(Working data begins)

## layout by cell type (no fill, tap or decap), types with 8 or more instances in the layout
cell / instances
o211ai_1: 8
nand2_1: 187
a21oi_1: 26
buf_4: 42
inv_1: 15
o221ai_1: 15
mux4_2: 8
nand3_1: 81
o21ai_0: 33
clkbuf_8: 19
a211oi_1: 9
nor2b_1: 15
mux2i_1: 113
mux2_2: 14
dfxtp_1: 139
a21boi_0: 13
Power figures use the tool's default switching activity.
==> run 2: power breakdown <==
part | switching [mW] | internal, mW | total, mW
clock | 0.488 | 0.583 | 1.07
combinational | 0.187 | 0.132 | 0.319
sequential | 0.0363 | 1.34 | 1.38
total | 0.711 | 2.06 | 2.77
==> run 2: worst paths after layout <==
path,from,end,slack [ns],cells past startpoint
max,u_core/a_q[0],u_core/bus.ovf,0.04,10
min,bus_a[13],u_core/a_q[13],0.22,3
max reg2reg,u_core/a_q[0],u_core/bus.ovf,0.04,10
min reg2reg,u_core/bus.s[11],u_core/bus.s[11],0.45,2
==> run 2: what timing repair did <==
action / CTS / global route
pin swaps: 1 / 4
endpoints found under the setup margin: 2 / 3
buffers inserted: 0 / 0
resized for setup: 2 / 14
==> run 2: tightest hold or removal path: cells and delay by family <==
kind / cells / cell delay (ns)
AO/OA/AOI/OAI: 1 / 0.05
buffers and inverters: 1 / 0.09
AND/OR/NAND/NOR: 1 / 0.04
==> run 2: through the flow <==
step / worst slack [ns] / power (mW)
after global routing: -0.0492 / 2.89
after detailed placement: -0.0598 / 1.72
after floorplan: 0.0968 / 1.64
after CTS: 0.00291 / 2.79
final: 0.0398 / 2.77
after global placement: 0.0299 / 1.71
### src/rtl/fifo_ctrl.sv
// Pointer, flag and handshake controller for the UART FIFO storage array.
// Drives storage write/read enables and binary pointers; derives flags from the registered pointers.
module fifo_ctrl #(
  parameter int FIFO_DEPTH    = 8,
  parameter int PTR_WIDTH     = 4,
  parameter int AFULL_THRESH  = 6,
  parameter int AEMPTY_THRESH = 2
) (
  input  logic                 clk,
  input  logic                 rst,
  input  logic                 push,
  input  logic                 pop,
  input  logic                 flush,
  input  logic                 clr_err,
  output logic                 mem_w_en,
  output logic                 mem_r_en,
  output logic [PTR_WIDTH-1:0] b_wptr,
  output logic [PTR_WIDTH-1:0] b_rptr,
  output logic                 full,
  output logic                 empty,
  output logic                 almost_full,
  output logic                 almost_empty,
  output logic [PTR_WIDTH-1:0] count,
  output logic                 rd_valid,
  output logic                 overflow,
  output logic                 underflow
);

  localparam int AW = $clog2(FIFO_DEPTH);

  logic [PTR_WIDTH-1:0] wptr_q, wptr_d;
  logic [PTR_WIDTH-1:0] rptr_q, rptr_d;
  logic [PTR_WIDTH-1:0] cnt;
  logic                 rd_valid_q, rd_valid_d;
  logic                 overflow_q, overflow_d;
  logic                 underflow_q, underflow_d;
  logic                 full_w, empty_w;
  logic                 wr_ok, rd_ok;

  // Flags depend only on registered pointers; the wrap bit separates full from empty.
  always_comb begin
    empty_w = (wptr_q == rptr_q);
    full_w  = (wptr_q[PTR_WIDTH-1] != rptr_q[PTR_WIDTH-1]) &&
              (wptr_q[AW-1:0] == rptr_q[AW-1:0]);
    cnt     = wptr_q - rptr_q;
  end

  always_comb begin
    wr_ok       = push & ~full_w & ~flush & ~rst;
    rd_ok       = pop & ~empty_w & ~flush & ~rst;
    wptr_d      = wptr_q;
    rptr_d      = rptr_q;
    rd_valid_d  = rd_ok;
    overflow_d  = (overflow_q & ~clr_err) | (push & full_w & ~flush);
    underflow_d = (underflow_q & ~clr_err) | (pop & empty_w & ~flush);
    if (flush) begin
      wptr_d = '0;
      rptr_d = '0;
    end else begin
      if (wr_ok) wptr_d = wptr_q + 1'b1;
      if (rd_ok) rptr_d = rptr_q + 1'b1;
    end
  end

  always_ff @(posedge clk) begin
    if (rst) begin
      wptr_q      <= '0;
      rptr_q      <= '0;
      rd_valid_q  <= 1'b0;
      overflow_q  <= 1'b0;
      underflow_q <= 1'b0;
    end else begin
      wptr_q      <= wptr_d;
      rptr_q      <= rptr_d;
      rd_valid_q  <= rd_valid_d;
      overflow_q  <= overflow_d;
      underflow_q <= underflow_d;
    end
  end

  assign mem_w_en     = wr_ok;
  assign mem_r_en     = rd_ok;
  assign b_wptr       = wptr_q;
  assign b_rptr       = rptr_q;
  assign full         = full_w;
  assign empty        = empty_w;
  assign count        = cnt;
  assign almost_full  = (cnt >= PTR_WIDTH'(AFULL_THRESH));
  assign almost_empty = (cnt <= PTR_WIDTH'(AEMPTY_THRESH));
  assign rd_valid     = rd_valid_q;
  assign overflow     = overflow_q;
  assign underflow    = underflow_q;

endmodule
--- src/rtl/ps2_pkg.sv ---
// Shared PS/2 definitions: frame size, device-transmit FSM states, parity helper.
// Reused by the device transmitter, the receiver and the future host-side transmitter.
package ps2_pkg;

    localparam int PS2_FRAME_BITS = 11;

    typedef enum logic [1:0] {
        ST_IDLE = 2'd0,
        ST_HIGH = 2'd1,
        ST_LOW  = 2'd2,
        ST_GAP  = 2'd3
    } ps2_tx_state_t;

    function automatic logic ps2_odd_parity(input logic [7:0] b);
        return ~^b;
    endfunction

endpackage

--- src/rtl/ps2_tick_gen.sv ---
// Loadable down-counter; done pulses for one cycle when the loaded count expires.
// A load of N-1 makes done fire on the N-th cycle after the load edge.
module ps2_tick_gen #(
    parameter int W = 4
) (
    input  logic         clk,
    input  logic         rst,
    input  logic         load,
    input  logic [W-1:0] load_val,
    output logic         done
);

    logic [W-1:0] cnt;
    logic         active;

    always_ff @(posedge clk) begin
        if (rst) begin
            cnt    <= '0;
            active <= 1'b0;
        end else if (load) begin
            cnt    <= load_val;
            active <= 1'b1;
        end else if (active) begin
            if (cnt == '0) active <= 1'b0;
            else           cnt    <= cnt - W'(1);
        end
    end

    assign done = active && (cnt == '0);

endmodule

(Working data ends)

§ What you should do
Whenever a line of the data includes the word "instances", show that line in full.

§ Response
## layout by cell type (no fill, tap or decap), types with 8 or more instances in the layout
cell / instances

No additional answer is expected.